Take the lines from the beginning of the data below through the line holding "Where RTL was" and return exactly those.
=-=-=-=-=
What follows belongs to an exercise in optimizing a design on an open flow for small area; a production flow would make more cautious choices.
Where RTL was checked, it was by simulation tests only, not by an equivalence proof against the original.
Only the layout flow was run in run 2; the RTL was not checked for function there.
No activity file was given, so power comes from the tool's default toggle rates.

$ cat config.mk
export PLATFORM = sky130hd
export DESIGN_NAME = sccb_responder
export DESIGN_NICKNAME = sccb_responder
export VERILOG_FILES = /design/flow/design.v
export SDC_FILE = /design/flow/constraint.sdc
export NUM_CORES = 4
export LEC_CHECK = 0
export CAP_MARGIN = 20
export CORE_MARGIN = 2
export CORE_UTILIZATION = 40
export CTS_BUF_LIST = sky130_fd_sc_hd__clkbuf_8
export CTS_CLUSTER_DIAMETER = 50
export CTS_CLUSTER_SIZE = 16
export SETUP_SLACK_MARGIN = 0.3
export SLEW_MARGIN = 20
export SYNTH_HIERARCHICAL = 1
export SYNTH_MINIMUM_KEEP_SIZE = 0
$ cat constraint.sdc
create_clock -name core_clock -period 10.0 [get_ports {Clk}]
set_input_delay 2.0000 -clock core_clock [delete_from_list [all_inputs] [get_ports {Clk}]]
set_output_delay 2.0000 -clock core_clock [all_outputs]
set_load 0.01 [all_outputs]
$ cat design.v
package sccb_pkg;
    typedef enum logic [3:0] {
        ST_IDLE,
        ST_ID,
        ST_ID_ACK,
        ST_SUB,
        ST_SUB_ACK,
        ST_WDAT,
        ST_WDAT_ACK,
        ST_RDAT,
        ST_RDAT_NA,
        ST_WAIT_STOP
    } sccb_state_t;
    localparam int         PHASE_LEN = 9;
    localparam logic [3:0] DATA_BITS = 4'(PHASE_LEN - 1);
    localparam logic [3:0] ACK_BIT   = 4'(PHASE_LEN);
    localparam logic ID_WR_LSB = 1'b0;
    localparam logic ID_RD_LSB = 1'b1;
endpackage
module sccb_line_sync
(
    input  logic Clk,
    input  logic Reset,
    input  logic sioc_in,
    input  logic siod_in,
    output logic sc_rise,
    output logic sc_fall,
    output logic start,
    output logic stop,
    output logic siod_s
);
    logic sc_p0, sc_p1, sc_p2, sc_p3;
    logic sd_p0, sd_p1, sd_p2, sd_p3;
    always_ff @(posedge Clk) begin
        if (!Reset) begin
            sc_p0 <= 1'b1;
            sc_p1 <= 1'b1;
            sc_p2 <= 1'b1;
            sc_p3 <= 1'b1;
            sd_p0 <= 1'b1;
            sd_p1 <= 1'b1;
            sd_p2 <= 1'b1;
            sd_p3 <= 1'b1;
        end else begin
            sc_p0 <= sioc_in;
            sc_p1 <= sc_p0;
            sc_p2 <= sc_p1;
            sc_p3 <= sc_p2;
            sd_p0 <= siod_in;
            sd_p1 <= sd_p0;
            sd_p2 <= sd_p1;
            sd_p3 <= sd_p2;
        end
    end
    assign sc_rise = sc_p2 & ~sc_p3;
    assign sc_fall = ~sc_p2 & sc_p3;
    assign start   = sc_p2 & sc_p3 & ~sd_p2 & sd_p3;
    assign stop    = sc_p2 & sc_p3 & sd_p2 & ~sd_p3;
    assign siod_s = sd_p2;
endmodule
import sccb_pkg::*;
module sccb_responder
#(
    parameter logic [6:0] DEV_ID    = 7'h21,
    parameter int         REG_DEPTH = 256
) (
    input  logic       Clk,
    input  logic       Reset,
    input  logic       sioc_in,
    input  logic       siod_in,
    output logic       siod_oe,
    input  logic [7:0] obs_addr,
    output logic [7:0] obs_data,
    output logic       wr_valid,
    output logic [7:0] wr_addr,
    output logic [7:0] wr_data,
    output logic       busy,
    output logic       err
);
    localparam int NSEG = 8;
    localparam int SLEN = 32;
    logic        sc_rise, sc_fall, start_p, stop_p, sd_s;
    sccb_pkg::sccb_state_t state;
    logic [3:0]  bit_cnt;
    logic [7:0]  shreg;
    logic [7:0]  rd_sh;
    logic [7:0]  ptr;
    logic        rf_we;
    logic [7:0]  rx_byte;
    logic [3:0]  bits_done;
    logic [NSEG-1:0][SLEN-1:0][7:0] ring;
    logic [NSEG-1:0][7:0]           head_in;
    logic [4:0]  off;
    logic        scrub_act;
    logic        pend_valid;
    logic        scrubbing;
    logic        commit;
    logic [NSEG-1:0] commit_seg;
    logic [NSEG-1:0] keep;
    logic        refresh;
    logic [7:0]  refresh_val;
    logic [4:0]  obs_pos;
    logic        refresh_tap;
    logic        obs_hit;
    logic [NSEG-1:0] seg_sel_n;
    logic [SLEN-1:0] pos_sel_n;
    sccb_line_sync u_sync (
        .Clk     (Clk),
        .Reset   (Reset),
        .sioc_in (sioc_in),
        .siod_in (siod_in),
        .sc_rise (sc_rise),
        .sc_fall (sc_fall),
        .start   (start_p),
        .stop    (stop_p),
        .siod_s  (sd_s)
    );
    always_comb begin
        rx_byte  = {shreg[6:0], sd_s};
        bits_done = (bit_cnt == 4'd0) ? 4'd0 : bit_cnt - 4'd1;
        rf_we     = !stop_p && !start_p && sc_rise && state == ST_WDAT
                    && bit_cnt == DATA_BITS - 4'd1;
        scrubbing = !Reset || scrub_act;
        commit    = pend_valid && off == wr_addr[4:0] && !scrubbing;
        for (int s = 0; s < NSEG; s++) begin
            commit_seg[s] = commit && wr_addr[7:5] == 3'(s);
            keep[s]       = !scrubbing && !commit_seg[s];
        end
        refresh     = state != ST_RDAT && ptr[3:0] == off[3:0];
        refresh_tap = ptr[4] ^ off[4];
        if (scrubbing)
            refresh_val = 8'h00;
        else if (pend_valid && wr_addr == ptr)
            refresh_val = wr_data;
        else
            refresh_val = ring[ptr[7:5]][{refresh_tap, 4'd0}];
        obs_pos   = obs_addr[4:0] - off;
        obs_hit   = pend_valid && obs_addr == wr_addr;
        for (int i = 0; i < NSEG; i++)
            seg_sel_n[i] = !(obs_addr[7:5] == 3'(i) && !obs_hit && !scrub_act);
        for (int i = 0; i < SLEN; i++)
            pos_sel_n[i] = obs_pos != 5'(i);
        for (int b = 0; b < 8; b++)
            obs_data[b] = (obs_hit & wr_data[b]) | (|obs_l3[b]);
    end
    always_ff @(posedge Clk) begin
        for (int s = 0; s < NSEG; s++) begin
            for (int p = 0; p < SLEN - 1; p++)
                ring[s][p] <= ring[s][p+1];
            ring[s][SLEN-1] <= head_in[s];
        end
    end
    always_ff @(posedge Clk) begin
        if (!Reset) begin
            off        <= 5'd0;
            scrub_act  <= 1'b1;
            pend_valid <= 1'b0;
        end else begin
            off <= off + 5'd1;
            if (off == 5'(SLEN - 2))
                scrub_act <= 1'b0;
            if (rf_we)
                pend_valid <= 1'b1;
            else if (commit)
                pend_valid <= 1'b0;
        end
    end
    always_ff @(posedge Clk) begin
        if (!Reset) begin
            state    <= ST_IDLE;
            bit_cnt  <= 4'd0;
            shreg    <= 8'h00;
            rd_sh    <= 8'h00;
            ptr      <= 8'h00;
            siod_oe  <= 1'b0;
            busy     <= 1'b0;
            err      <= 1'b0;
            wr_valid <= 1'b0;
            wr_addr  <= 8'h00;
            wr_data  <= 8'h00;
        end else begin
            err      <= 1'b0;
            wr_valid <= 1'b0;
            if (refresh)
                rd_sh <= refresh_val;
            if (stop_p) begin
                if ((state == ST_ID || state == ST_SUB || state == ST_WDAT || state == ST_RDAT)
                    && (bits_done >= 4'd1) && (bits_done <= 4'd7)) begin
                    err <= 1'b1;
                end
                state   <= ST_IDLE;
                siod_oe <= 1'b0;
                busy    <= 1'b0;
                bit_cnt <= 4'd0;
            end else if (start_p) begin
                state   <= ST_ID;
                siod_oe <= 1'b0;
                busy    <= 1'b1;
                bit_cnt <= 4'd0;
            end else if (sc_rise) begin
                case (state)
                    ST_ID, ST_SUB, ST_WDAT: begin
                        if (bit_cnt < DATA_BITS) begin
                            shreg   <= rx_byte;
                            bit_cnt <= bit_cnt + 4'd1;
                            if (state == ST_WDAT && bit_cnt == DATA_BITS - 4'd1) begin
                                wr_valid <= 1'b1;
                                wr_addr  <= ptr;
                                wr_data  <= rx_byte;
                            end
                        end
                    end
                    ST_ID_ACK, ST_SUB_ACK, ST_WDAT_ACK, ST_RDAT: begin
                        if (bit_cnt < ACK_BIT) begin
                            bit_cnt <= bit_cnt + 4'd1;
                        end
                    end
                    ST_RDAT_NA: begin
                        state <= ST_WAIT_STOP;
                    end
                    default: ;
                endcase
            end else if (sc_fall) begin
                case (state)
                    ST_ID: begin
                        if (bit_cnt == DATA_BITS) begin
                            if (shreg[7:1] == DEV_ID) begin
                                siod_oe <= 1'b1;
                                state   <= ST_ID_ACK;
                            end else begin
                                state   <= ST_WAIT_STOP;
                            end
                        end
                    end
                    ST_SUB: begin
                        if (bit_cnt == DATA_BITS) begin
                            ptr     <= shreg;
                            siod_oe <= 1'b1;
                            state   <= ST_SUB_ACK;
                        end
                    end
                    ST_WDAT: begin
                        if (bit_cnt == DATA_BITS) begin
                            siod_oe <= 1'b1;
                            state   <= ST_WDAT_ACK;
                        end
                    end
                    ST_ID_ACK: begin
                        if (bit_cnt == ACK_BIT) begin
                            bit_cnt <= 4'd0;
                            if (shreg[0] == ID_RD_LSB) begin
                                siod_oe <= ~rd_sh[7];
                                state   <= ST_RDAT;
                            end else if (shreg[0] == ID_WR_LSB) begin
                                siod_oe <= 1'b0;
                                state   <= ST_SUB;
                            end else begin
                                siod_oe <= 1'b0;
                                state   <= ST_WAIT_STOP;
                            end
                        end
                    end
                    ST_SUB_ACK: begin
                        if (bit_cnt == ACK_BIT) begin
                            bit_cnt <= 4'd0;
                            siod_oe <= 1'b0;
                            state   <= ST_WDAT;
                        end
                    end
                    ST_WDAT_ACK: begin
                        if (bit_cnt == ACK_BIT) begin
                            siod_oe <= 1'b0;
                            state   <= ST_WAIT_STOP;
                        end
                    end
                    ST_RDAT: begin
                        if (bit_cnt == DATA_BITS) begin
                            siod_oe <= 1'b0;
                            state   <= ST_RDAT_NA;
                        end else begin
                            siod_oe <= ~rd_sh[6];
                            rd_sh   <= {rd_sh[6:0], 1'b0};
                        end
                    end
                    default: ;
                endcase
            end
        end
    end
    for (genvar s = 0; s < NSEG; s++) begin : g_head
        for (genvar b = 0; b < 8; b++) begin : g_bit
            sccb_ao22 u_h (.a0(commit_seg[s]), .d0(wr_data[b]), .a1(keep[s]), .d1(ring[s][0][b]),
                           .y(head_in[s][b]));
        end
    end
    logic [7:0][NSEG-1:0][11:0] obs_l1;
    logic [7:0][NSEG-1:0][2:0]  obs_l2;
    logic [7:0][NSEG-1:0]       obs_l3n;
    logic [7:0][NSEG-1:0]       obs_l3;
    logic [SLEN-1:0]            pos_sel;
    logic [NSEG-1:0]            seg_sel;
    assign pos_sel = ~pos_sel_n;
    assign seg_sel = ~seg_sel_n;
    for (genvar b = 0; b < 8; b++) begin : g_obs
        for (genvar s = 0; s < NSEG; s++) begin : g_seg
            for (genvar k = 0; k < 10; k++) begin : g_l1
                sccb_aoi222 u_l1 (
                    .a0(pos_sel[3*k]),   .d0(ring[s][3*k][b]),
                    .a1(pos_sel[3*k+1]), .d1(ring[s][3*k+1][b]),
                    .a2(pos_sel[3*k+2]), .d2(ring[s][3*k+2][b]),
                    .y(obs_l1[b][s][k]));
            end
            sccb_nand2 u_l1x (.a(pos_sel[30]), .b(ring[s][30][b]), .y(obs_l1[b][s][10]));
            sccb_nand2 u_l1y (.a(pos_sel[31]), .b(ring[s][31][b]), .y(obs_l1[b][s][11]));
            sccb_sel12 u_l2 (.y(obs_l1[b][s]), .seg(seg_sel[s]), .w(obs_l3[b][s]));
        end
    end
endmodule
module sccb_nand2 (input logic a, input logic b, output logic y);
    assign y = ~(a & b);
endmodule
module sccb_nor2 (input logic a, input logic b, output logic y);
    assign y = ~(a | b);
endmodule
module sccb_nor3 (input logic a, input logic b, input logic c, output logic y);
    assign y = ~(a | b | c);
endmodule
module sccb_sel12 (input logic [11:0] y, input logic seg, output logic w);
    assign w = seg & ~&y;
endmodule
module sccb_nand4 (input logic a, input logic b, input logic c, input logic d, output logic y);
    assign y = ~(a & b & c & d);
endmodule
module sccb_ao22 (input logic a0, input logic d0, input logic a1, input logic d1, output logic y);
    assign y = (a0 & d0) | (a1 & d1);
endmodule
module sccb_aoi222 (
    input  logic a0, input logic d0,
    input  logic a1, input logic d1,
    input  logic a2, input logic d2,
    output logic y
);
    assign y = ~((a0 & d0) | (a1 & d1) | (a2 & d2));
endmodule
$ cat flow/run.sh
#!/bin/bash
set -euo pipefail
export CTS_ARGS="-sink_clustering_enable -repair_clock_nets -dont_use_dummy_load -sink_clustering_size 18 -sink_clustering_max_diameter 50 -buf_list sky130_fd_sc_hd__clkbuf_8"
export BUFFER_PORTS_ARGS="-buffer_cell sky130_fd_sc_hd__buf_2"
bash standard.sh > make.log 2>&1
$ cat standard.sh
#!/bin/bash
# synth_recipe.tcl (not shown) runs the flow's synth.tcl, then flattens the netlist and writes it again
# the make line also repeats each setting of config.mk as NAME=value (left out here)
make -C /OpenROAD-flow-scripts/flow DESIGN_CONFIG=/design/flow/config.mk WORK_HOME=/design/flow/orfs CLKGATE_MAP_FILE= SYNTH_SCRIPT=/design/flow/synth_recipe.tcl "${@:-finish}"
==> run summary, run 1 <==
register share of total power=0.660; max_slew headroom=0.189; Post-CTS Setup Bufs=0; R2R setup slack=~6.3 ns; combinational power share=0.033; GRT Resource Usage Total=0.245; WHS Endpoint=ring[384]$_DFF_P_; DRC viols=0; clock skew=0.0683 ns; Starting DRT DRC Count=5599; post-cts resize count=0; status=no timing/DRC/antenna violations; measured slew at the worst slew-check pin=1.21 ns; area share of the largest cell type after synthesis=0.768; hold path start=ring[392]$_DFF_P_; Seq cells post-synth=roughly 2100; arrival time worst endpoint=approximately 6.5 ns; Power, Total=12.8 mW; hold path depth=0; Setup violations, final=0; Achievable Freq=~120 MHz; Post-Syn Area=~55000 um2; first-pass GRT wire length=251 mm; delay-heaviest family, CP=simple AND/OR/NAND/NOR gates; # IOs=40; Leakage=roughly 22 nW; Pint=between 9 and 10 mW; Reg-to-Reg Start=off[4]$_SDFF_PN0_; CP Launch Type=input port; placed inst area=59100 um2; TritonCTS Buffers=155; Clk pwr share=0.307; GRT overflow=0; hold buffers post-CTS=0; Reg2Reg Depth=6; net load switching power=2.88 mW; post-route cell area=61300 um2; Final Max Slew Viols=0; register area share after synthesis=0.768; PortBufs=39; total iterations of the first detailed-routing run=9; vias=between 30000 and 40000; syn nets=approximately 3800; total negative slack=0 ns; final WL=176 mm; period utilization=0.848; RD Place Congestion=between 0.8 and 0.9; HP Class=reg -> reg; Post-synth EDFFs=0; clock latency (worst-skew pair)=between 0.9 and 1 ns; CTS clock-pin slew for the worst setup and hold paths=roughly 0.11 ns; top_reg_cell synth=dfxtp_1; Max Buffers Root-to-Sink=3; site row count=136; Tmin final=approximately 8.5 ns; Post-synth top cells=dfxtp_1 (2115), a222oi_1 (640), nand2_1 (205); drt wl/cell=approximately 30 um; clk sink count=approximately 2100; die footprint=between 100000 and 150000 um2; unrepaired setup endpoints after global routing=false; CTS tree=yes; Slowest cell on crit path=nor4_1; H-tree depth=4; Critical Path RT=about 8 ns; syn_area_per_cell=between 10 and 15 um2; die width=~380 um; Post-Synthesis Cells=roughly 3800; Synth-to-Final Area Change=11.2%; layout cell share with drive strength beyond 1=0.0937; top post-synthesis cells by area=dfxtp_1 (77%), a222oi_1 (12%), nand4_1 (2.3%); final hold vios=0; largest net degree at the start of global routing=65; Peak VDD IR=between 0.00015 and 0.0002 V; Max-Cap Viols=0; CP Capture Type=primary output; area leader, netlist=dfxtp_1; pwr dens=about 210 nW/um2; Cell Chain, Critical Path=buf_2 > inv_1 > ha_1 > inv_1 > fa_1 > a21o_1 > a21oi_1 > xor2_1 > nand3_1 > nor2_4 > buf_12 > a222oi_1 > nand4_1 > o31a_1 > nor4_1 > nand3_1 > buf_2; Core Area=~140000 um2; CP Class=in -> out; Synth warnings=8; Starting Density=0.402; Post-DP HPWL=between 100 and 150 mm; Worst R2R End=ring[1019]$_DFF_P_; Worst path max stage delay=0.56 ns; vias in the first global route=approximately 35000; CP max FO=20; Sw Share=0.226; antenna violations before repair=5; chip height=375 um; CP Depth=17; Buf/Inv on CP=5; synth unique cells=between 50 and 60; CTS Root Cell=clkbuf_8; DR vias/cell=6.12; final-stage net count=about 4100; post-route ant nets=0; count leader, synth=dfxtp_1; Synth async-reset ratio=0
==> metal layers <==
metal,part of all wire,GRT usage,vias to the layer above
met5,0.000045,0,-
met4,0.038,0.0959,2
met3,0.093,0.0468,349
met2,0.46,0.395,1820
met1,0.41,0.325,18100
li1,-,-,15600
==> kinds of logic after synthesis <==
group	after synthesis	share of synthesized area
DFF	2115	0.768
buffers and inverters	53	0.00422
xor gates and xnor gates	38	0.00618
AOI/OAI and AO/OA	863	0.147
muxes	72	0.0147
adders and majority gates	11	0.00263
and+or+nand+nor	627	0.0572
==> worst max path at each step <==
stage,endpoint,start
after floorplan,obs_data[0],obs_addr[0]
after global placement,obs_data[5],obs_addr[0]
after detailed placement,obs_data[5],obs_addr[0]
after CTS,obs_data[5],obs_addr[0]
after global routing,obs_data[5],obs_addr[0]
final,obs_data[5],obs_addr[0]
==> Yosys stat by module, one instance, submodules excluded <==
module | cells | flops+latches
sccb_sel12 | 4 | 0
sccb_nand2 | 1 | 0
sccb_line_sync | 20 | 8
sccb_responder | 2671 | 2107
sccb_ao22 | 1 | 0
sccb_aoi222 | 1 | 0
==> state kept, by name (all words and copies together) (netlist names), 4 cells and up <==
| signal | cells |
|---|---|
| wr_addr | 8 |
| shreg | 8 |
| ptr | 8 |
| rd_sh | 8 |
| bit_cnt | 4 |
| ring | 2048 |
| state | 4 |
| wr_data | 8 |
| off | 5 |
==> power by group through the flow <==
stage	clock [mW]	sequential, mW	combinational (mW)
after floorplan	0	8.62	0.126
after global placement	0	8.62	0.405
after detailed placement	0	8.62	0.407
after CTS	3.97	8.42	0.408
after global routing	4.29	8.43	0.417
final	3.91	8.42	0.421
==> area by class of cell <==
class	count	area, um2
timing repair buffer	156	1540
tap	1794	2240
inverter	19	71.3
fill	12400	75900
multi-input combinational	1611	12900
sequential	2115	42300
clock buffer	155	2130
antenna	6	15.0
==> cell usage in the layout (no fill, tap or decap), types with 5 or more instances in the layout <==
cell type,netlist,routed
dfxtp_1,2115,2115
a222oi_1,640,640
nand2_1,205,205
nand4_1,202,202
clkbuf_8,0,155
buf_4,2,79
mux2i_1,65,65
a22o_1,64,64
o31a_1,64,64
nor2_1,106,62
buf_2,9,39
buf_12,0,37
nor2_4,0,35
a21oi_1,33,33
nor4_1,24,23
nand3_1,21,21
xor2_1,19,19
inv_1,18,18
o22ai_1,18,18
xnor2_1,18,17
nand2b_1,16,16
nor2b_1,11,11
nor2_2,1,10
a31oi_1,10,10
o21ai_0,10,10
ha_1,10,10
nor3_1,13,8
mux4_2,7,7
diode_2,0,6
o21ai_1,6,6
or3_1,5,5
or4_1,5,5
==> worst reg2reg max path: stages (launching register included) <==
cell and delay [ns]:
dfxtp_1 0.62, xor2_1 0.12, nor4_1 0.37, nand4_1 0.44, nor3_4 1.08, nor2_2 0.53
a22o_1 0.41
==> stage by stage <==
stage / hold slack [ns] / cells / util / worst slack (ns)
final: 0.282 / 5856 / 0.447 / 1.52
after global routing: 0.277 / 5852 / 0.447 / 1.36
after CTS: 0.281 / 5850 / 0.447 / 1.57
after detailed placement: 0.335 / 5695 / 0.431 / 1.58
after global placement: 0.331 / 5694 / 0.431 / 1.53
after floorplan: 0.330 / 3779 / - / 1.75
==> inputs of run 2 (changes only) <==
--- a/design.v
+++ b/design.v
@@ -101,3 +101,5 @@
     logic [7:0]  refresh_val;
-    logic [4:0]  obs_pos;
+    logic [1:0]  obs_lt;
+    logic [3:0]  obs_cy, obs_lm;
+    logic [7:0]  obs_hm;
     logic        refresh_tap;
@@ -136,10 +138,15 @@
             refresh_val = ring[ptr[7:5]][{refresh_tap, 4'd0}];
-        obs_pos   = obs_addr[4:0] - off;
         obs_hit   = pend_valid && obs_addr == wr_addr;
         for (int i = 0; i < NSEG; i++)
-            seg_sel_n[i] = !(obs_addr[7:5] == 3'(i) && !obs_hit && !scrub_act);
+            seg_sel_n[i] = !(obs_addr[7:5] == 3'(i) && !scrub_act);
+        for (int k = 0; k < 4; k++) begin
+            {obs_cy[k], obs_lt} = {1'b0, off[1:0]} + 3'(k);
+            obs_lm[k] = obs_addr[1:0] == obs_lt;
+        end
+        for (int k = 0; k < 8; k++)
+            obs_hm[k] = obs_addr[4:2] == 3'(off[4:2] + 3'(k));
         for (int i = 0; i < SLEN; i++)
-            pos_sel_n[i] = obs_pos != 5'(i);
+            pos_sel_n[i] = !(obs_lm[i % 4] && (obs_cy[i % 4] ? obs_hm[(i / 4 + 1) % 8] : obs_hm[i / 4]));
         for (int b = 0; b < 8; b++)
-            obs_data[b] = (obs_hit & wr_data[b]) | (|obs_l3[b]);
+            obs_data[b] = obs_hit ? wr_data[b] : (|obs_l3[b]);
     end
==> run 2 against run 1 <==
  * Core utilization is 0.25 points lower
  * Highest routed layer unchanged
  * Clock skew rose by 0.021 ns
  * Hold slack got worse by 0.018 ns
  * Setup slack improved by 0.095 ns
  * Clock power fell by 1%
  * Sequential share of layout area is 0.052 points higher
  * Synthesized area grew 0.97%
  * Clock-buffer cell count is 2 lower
=-=-=-=-=
:: Exercise output ::
What follows belongs to an exercise in optimizing a design on an open flow for small area; a production flow would make more cautious choices.
Where RTL was checked, it was by simulation tests only, not by an equivalence proof against the original.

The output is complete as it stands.